30. Deflecting torque
• Produced by the current or the voltage to be measured.
• It is proportional to the square of the voltage or current.
• Hence, the instrument can be used to measure d.c. or a.c.
Control torque : Spring or gravity
Damping : Air friction damping
31. Advantages and disadvantages:
• The instruments are cheap ,reliable and robust
• The instruments can be used on both A.C and
D.C
• They cannot be calibrated with high degree of
precision with D.C on account of the effect of
hysteresis in the iron rods or vanes .
32. MOVING COIL INSTRUMENT – PERMANENT
MAGNET TYPE
Principle :
when a current carrying conductor is placed in
magnetic field it is acted upon by a force which tends
to move it to one side and out of the field.

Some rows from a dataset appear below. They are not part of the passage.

File: src/hw/rtl/mssr_pkg.sv
`timescale 1ns / 1ps

package mssr_pkg;

    // Default width of the saturating error counter.
    localparam int ERROR_WIDTH_DEF = 16;

    // Fixed field widths.
    localparam int ADDR_W   = 3;
    localparam int SEG_W    = 7;
    localparam int CNT_W    = 4;
    localparam int SETTLE_W = 16;
    localparam int CHAR_W   = 7;
    localparam int ERROUT_W = 16;

    // Configuration port.
    localparam int PADDR_W = 4;
    localparam int PDATA_W = 32;

    // Register indexes on the configuration port.
    localparam logic [1:0] REG_ADDR_CONFIRM = 2'd0;
    localparam logic [1:0] REG_SEG_CONFIRM  = 2'd1;
    localparam logic [1:0] REG_SETTLE       = 2'd2;

    // Register reset values.
    localparam logic [CNT_W-1:0]    ADDR_CONFIRM_RST = 4'd4;
    localparam logic [CNT_W-1:0]    SEG_CONFIRM_RST  = 4'd4;
    localparam logic [SETTLE_W-1:0] SETTLE_RST       = 16'd25;

    // Scan addresses with a fixed role.
    localparam logic [ADDR_W-1:0] SYNC_ADDRESS    = 3'd5;
    localparam logic [ADDR_W-1:0] CHANNEL_ADDRESS = 3'd3;
    localparam logic [ADDR_W-1:0] ADDR_IDLE       = 3'd7;
    localparam logic [SEG_W-1:0]  SEGS_IDLE       = 7'h7F;

    // Result position of the channel indicator.
    localparam logic [1:0] POS_CHANNEL = 2'd3;

    // Character given when no pattern matches.
    localparam logic [CHAR_W-1:0] UNKNOWN_CHAR = 7'd63;

    localparam int ROM_SIZE = 31;

    // Lit pattern (bit 0 is segment a) and the character it shows.
    localparam logic [SEG_W-1:0] ROM_LIT [ROM_SIZE] = '{
        7'h3F, 7'h06, 7'h5B, 7'h4F, 7'h66, 7'h6D, 7'h7D, 7'h07, 7'h7F, 7'h6F,
        7'h77, 7'h7C, 7'h58, 7'h5E, 7'h79, 7'h71, 7'h6F, 7'h74, 7'h04, 7'h1E,
        7'h38, 7'h54, 7'h5C, 7'h73, 7'h67, 7'h50, 7'h6D, 7'h1C, 7'h6E, 7'h40,
        7'h00
    };
    localparam logic [CHAR_W-1:0] ROM_CHAR [ROM_SIZE] = '{
        7'd48, 7'd49, 7'd50, 7'd51, 7'd52, 7'd53, 7'd54, 7'd55, 7'd56, 7'd57,
        7'd65, 7'd98, 7'd99, 7'd100, 7'd69, 7'd70, 7'd103, 7'd104, 7'd105, 7'd74,
        7'd76, 7'd110, 7'd111, 7'd80, 7'd81, 7'd114, 7'd83, 7'd117, 7'd121, 7'd45,
        7'd0
    };

    // Display phase within one frame.
    typedef enum logic [2:0] {
        PH_SYNC = 3'd0,
        PH_DIG0 = 3'd1,
        PH_DIG1 = 3'd2,
        PH_DIG2 = 3'd3,
        PH_CHAN = 3'd4
    } phase_t;

    // Step of reading one position.
    typedef enum logic [1:0] {
        STEP_ADDR   = 2'd0,
        STEP_SETTLE = 2'd1,
        STEP_SEGS   = 2'd2
    } step_t;

    typedef struct packed {
        logic [CNT_W-1:0]    addr_confirm;
        logic [CNT_W-1:0]    seg_confirm;
        logic [SETTLE_W-1:0] settle;
    } cfg_t;

    typedef struct packed {
        logic [ADDR_W-1:0] scan_address;
        logic [SEG_W-1:0]  segment_lines;
    } sample_t;

    typedef struct packed {
        logic [1:0]          position;
        logic [CHAR_W-1:0]   char_code;
        logic [2:0]          channel_number;
        logic                frame_end;
        logic [ERROUT_W-1:0] error_total;
    } result_t;

    // Look up the character for a lit pattern; the earliest entry wins.
    function automatic logic [CHAR_W-1:0] decode_pattern(input logic [SEG_W-1:0] lit);
        logic [CHAR_W-1:0] ch;
        ch = UNKNOWN_CHAR;
        for (int i = ROM_SIZE - 1; i >= 0; i--) begin
            if (ROM_LIT[i] == lit) begin
                ch = ROM_CHAR[i];
            end
        end
        return ch;
    endfunction

    // Confirmation threshold; zero behaves as one.
    function automatic logic [CNT_W-1:0] need(input logic [CNT_W-1:0] n);
        return (n == '0) ? CNT_W'(1) : n;
    endfunction

endpackage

This
movement of coil is used to measure current or
voltage.
33. Construction
• This instrument consists of a
permanent magnet and a
rectangular coil of many turns
wound on a light aluminium or
copper former inside which is an
iron core
• The sides of the coil are free to
move in the two air gaps between
the poles and core
• To the moving coil spindle is
attached, a pointer is attached to the
spindle to move over a calibrated
scale.
34. Working
• A magnetic field of sufficient density is produced by
the permanent magnet.
• The moving coil carries the current or a current
proportional to the voltage to be measured.

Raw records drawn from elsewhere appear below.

File: config.mk
export PLATFORM = sky130hd
export DESIGN_NAME = column_post_sprite_blitter_core
export DESIGN_NICKNAME = d
export VERILOG_FILES = /design/src/hdl/cpsb_pkg.sv /design/src/hdl/cpsb_cfg_regs.sv /design/src/hdl/cpsb_parser.sv /design/src/hdl/cpsb_addr_gen.sv /design/src/hdl/column_post_sprite_blitter_core.sv
export SDC_FILE = /design/constraint.sdc
export NUM_CORES = 1
export LEC_CHECK = 0
export BUFFER_PORTS_ARGS = -buffer_cell sky130_fd_sc_hd__buf_2
export CORE_MARGIN = 2
export CORE_UTILIZATION = 50
export DETAILED_ROUTE_END_ITERATION = 8
export GPL_ROUTABILITY_DRIVEN = 0
export HOLD_SLACK_MARGIN = 0.03
export PLACE_DENSITY = 0.69
export SLEW_MARGIN = 10
export SYNTH_ARGS = -nofsm -noshare
export SYNTH_HDL_FRONTEND = slang
export SYNTH_SLANG_ARGS = --single-unit
File: constraint.sdc
create_clock -name clk -period 8.8 [get_ports clk]
set_input_delay 0 -clock clk [delete_from_list [all_inputs] [get_ports clk]]
set_output_delay 0 -clock clk [all_outputs]
set_load 0.02 [all_outputs]
File: src/hdl/cpsb_pkg.sv
package cpsb_pkg;

  // Screen geometry
  localparam int SCREEN_WIDTH  = 320;
  localparam int SCREEN_HEIGHT = 200;
  localparam int X_BITS        = $clog2(SCREEN_WIDTH);
  localparam int Y_BITS        = $clog2(SCREEN_HEIGHT);

  // Field widths
  localparam int BYTE_W   = 8;
  localparam int COL_W    = 12;
  localparam int SPW_W    = 13;
  localparam int ORG_W    = 16;
  localparam int BASE_W   = 24;
  localparam int ADDR_W   = 25;
  // top row plus row within post, at most 254 + 254
  localparam int ROWSUM_W = 9;
  // signed screen coordinate: origin - offset + column or row
  localparam int COORD_W  = 19;
  localparam int DCOL_W   = 15;

  // Post data markers
  localparam logic [BYTE_W-1:0] END_MARK = 8'hff;

  // Register map (index = paddr / 4)
  localparam int REG_IDX_W = 3;
  localparam int PADDR_W   = 5;
  localparam logic [REG_IDX_W-1:0] REG_ORIGIN_X    = 3'd0;
  localparam logic [REG_IDX_W-1:0] REG_ORIGIN_Y    = 3'd1;
  localparam logic [REG_IDX_W-1:0] REG_LEFT_OFFSET = 3'd2;
  localparam logic [REG_IDX_W-1:0] REG_TOP_OFFSET  = 3'd3;
  localparam logic [REG_IDX_W-1:0] REG_SPRITE_W    = 3'd4;
  localparam logic [REG_IDX_W-1:0] REG_MIRROR      = 3'd5;
  localparam logic [REG_IDX_W-1:0] REG_FRAME_BASE  = 3'd6;

  // Configuration seen by the datapath
  typedef struct packed {
    logic signed [ORG_W-1:0] origin_x;
    logic signed [ORG_W-1:0] origin_y;
    logic signed [ORG_W-1:0] left_offset;
    logic signed [ORG_W-1:0] top_offset;
    logic        [SPW_W-1:0] sprite_width;
    logic                    mirror;
    logic       [BASE_W-1:0] frame_base;
  } cpsb_cfg_t;

  // One parsed pixel handed from the parser to the address stage
  typedef struct packed {
    logic   [COL_W-1:0]    column;
    logic   [ROWSUM_W-1:0] rowsum;
    logic   [BYTE_W-1:0]   pixel;
    logic                  post_end;
  } cpsb_pix_t;

endpackage

File: src/hdl/cpsb_cfg_regs.sv
module cpsb_cfg_regs (
  input  logic                        clk,
  input  logic                        rst_n,
  input  logic                        psel,
  input  logic                        penable,
  input  logic                        pwrite,
  input  logic [cpsb_pkg::PADDR_W-1:0] paddr,
  input  logic [31:0]                 pwdata,
  output logic [31:0]                 prdata,
  output logic                        pready,
  output cpsb_pkg::cpsb_cfg_t         cfg
);
  import cpsb_pkg::*;

  cpsb_cfg_t                cfg_r;
  logic                     wr_en;
  logic [REG_IDX_W-1:0]     idx;

  assign idx    = paddr[PADDR_W-1:2];
  assign pready = 1'b1;
  assign wr_en  = psel & penable & pwrite & pready;
  assign cfg    = cfg_r;

  // Register writes
  always_ff @(posedge clk) begin
    if (!rst_n) begin
      cfg_r.origin_x     <= '0;
      cfg_r.origin_y     <= '0;
      cfg_r.left_offset  <= '0;
      cfg_r.top_offset   <= '0;
      cfg_r.sprite_width <= SPW_W'(1);
      cfg_r.mirror       <= 1'b0;
      cfg_r.frame_base   <= '0;
    end else if (wr_en) begin
      unique case (idx)
        REG_ORIGIN_X:    cfg_r.origin_x     <= pwdata[ORG_W-1:0];
        REG_ORIGIN_Y:    cfg_r.origin_y     <= pwdata[ORG_W-1:0];
        REG_LEFT_OFFSET: cfg_r.left_offset  <= pwdata[ORG_W-1:0];
        REG_TOP_OFFSET:  cfg_r.top_offset   <= pwdata[ORG_W-1:0];
        REG_SPRITE_W:    cfg_r.sprite_width <= pwdata[SPW_W-1:0];
        REG_MIRROR:      cfg_r.mirror       <= pwdata[0];
        REG_FRAME_BASE:  cfg_r.frame_base   <= pwdata[BASE_W-1:0];
        default: ;
      endcase
    end
  end

  // Readback, raw register bits zero-extended
  always_comb begin
    unique case (idx)
      REG_ORIGIN_X:    prdata = 32'({cfg_r.origin_x});
      REG_ORIGIN_Y:    prdata = 32'({cfg_r.origin_y});
      REG_LEFT_OFFSET: prdata = 32'({cfg_r.left_offset});
      REG_TOP_OFFSET:  prdata = 32'({cfg_r.top_offset});
      REG_SPRITE_W:    prdata = 32'(cfg_r.sprite_width);
      REG_MIRROR:      prdata = 32'(cfg_r.mirror);
      REG_FRAME_BASE:  prdata = 32'(cfg_r.frame_base);
      default:         prdata = 32'd0;
    endcase
  end

endmodule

• Hence, an electromagnetic force is produced which
tends to act on the moving coil and moves it away
from the field.
• This movement makes the spindle move and so the
pointer gives a proportionate deflection
35. • Deflecting torque : It is directly proportional to the
current or the voltage to be measured. So, the instrument can
be used to measure direct current and dc voltage.
• Control torque : Spring control.
• Damping torque : Eddy current damping.Damping is
electromagnetic by eddy currents induced in the metal frame
over which the coil is wound. Since the frame moves in an
intense magnetic field, the induced eddy currents are large and
damping is very effective.
36. The permanent-magnet moving coil (PMMC) type instruments
have the following advantage and disadvantages:
ADVANTAGES
1. They have low power consumption
2. Their scales are uniform and can be designed to extend over and arc of 1700 degree or
so
3. They possess high (torque/weight) ratio.
4. They can be modified what the help o f shunts and resistances to cover a wide range of
currents and voltages.
5. They have no hysteresis loss.
DISADVANTAGES
1. Due to delicate construction and the necessary accurate machining and assembly of
various parts, such instruments are somewhat costlier as compared to moving iron
instruments.
2. Some errors are set in due to the ageing of control springs and the permanent magnets.